Wie der Kritiker der SZ beifällig bemerkte, ist der Roman "gespickt mit Figuren und Zitaten aus Mythologie, Geheimlehren, Kirchenvätern, Dichtern, aus mittelalterlicher und neuerer Theologie und Seelenkunde bis hin zu Carl Gustav Jung". Auch mag es ja sein, "daß dieses so umfang- und inhaltsreiche wie sprachlich dichte Erstlingswerk die ganze abendländische Religionsgeschichte verhandelt", wie die Kritikerin der NZZ begeistert schrieb. Aber ich ziehe es vor, wenn ein Autor manches für sich behält und nicht partout alles, was er zusammengelesen hat, ausbreitet; wenn er nicht alles, was er im Kopf hat, aufs Papier stülpt. Ich halte das für indiskret.

Zwar kann Gaddis nichts dafür, daß gleichzeitig mit seinem 1250 Seiten umfassenden Roman ein 300seitiger Romanführer erschienen ist, aber mißtrauisch macht einen das schon. Lieber lese ich Romane mit unbeschränkter Zulassung, die nur meine Seele wollen und nicht mein Abiturszeugnis auch noch. Natürlich gibt es Leser, die sich gern in die Absonderlichkeiten eines Dunkelmeisters vertiefen, pendelnd zwischen der Encyclopædia Britannica und dem Lexikon des Aberglaubens. Ich zähle mich nicht dazu.

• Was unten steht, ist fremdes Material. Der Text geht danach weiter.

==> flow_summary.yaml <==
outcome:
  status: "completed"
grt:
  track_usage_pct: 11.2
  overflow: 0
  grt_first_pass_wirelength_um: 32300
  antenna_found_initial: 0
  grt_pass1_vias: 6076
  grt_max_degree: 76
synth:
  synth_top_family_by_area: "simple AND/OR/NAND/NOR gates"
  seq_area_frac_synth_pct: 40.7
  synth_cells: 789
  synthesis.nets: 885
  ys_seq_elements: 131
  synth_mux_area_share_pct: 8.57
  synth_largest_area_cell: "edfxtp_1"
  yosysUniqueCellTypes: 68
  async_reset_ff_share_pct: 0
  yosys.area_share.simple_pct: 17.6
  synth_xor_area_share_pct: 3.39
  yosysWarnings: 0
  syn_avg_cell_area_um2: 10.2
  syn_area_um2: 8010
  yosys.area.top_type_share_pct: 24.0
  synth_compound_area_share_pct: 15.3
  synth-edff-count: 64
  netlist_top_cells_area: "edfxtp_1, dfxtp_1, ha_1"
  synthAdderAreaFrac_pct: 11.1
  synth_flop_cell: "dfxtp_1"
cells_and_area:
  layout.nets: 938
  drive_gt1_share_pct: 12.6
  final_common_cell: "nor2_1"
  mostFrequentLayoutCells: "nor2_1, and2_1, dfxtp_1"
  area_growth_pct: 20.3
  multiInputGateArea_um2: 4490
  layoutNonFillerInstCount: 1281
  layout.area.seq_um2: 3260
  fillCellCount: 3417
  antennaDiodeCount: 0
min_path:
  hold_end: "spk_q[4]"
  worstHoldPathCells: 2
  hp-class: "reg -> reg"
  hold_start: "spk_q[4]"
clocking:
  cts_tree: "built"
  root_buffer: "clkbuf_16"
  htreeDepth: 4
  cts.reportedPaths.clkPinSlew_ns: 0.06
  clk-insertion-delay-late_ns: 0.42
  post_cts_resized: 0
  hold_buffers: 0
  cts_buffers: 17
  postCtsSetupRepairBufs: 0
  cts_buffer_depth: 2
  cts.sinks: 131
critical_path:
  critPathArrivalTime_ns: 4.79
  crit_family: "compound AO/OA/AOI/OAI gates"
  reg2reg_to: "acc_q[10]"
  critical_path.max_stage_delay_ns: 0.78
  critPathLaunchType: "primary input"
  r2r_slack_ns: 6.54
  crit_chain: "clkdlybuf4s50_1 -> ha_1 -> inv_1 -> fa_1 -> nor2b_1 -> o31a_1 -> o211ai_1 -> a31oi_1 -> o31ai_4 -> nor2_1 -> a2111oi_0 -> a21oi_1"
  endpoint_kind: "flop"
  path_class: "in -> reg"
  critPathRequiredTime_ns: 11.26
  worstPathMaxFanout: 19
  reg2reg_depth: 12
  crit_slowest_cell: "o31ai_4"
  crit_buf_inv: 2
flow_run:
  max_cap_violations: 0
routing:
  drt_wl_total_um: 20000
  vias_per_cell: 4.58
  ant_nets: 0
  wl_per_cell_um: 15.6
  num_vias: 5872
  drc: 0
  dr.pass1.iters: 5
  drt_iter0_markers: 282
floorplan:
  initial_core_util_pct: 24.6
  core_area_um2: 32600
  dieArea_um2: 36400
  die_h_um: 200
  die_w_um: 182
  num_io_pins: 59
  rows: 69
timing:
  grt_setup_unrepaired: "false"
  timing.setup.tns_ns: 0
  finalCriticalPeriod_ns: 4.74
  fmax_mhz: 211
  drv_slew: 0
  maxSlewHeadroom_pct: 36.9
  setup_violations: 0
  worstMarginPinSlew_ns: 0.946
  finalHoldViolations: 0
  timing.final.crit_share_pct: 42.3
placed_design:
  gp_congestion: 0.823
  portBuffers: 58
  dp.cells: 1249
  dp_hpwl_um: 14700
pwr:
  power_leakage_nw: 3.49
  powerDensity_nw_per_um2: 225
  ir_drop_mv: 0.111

Wenn ich Gaddis lese, sehe ich den Typus des querulatorischen, verschwörungstheoretisch erregten Autodidakten vor mir, der es einer unwissenden Welt endlich mal richtig zeigen will. Nun lasse ich mich gern auch von einem Roman belehren, wenn er denn nur bescheiden und ergriffen vom Elend der Menschen sein Bestes versucht. Selten habe ich einen Roman gelesen, der so wichtigtuerisch, klugscheißerisch daherkommt. Daß er ohne Poesie ist, mag verzeihlich sein; daß er vollkommen ohne Humor ist, nenne ich unverzeihlich.

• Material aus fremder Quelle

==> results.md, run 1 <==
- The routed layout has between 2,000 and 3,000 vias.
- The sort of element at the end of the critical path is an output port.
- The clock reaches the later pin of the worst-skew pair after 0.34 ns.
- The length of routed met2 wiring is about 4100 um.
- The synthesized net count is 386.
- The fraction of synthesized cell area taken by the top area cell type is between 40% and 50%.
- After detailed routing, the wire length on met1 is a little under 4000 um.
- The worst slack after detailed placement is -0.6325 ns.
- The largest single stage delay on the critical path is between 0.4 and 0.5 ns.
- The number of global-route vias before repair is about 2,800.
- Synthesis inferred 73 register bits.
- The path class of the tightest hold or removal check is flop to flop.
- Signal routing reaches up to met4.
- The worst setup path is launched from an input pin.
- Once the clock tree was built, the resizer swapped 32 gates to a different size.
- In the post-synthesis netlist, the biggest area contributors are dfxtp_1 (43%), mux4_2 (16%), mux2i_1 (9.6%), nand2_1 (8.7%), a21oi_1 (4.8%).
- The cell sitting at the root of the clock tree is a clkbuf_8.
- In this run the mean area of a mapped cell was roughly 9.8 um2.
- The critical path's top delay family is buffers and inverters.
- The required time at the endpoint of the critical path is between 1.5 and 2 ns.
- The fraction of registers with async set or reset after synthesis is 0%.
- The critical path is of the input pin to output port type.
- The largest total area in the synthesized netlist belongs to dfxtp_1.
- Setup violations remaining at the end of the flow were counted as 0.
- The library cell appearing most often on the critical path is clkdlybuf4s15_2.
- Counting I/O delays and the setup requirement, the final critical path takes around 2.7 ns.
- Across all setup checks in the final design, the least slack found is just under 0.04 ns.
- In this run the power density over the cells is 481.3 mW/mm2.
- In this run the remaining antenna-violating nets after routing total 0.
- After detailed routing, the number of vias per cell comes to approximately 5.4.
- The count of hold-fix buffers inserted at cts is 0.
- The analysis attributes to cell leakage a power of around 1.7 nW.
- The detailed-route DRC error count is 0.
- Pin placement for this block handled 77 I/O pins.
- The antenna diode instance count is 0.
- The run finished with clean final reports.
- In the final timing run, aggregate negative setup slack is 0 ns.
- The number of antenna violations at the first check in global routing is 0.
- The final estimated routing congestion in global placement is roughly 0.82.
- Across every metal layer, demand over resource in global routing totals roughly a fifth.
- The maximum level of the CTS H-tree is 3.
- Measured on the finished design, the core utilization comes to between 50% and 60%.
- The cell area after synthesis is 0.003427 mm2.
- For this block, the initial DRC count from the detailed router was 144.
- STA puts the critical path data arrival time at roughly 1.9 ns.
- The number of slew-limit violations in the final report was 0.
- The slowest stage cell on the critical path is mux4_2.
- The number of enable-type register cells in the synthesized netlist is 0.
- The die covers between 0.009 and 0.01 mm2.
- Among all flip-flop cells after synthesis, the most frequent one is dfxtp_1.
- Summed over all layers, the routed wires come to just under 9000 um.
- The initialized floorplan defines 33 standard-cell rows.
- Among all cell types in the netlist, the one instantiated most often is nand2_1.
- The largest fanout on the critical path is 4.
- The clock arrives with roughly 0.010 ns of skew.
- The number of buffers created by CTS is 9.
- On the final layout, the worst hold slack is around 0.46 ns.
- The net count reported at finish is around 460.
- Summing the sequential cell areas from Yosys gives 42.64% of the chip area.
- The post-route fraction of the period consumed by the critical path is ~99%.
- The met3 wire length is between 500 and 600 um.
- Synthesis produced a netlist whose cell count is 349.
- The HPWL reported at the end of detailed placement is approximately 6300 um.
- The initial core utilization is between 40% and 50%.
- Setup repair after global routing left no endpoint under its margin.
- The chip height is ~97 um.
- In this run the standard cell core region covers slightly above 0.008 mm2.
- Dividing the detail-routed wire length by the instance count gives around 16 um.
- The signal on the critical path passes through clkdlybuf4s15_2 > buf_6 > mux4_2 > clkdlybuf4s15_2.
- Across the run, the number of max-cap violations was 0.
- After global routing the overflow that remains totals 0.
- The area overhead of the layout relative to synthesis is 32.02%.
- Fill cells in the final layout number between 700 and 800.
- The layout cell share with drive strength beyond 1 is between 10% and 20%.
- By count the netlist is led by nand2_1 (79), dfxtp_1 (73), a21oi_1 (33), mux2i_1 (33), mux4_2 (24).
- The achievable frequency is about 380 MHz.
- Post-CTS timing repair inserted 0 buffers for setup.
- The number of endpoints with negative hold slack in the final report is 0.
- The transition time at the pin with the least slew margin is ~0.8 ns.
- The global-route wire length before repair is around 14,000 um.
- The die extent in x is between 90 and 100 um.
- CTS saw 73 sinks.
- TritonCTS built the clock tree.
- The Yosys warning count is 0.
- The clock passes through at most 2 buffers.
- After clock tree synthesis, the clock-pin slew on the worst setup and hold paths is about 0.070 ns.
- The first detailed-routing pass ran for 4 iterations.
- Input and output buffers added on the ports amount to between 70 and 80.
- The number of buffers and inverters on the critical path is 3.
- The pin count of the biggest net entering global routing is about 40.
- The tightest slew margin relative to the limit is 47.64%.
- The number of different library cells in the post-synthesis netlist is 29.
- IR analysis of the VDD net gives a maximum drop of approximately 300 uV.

Und wofür der Aufwand? Daß die Menschenwelt eine Fälschung ist, daß wir alle ein Opfer unserer Gefallsucht sind und daß kaum etwas und kaum jemand das ist, was er oder es scheint - das hat in gebotener Kürze Robert Gernhardt so gefaßt: "Es gibt kein wahres Leben im valschen." Und auch er war nicht der erste, der das begriff.

Schauen wir auf den Text. Beeindruckend ist der Reichtum der Formen, und natürlich wäre es absurd zu behaupten, Gaddis könne nicht schreiben. Der dritte Teil zum Beispiel (immerhin Seite 950) beginnt in einer südamerikanischen Hafenstadt, wohin der unglückselige Otto mit seinem Falschgeld geflüchtet ist, und er schildert die morbide Szenerie so entspannt und plastisch, als könnte jetzt eine starke Räuberpistole starten. Dann die kunsttheoretischen Diskurse zwischen dem Maler Wyatt und seinem Interpreten Basil - auch hier gibt es Höhepunkte sinistrer, zugleich erhellender Spannung. Und das groteske Partygeschwafel, dessen literarische Kunstform Gaddis später in seinem Roman Letzte Instanz bis zum Exzeß entwickelt hat: Schon hier ist es nicht ohne Reiz und vor allem nicht ohne Wahrheit.

Nur, das geht über Hunderte von Seiten, tödlich erschöpfend. Gaddis kann einfach den Rand nicht halten. Und er vergnügt sich pausenlos an flauen Witzen wie: "Mein Mann ist immer noch in Paris. Schreibt, er hätte gerade einen von diesen entzückenden Renaults gekauft." - " Ach, tatsächlich? Ein Original?" Oder (50 Seiten später, immer noch dieselbe Party): "Also, wenn es auf der Welt irgendeinen Ort gibt, wo ich gerne leben würde, dann Siena. Der einzige Nachteil ist, daß mein Therapeut hier in New York sitzt." - "Klar ist Sappho ein Begriff. War der nicht auch schwul?"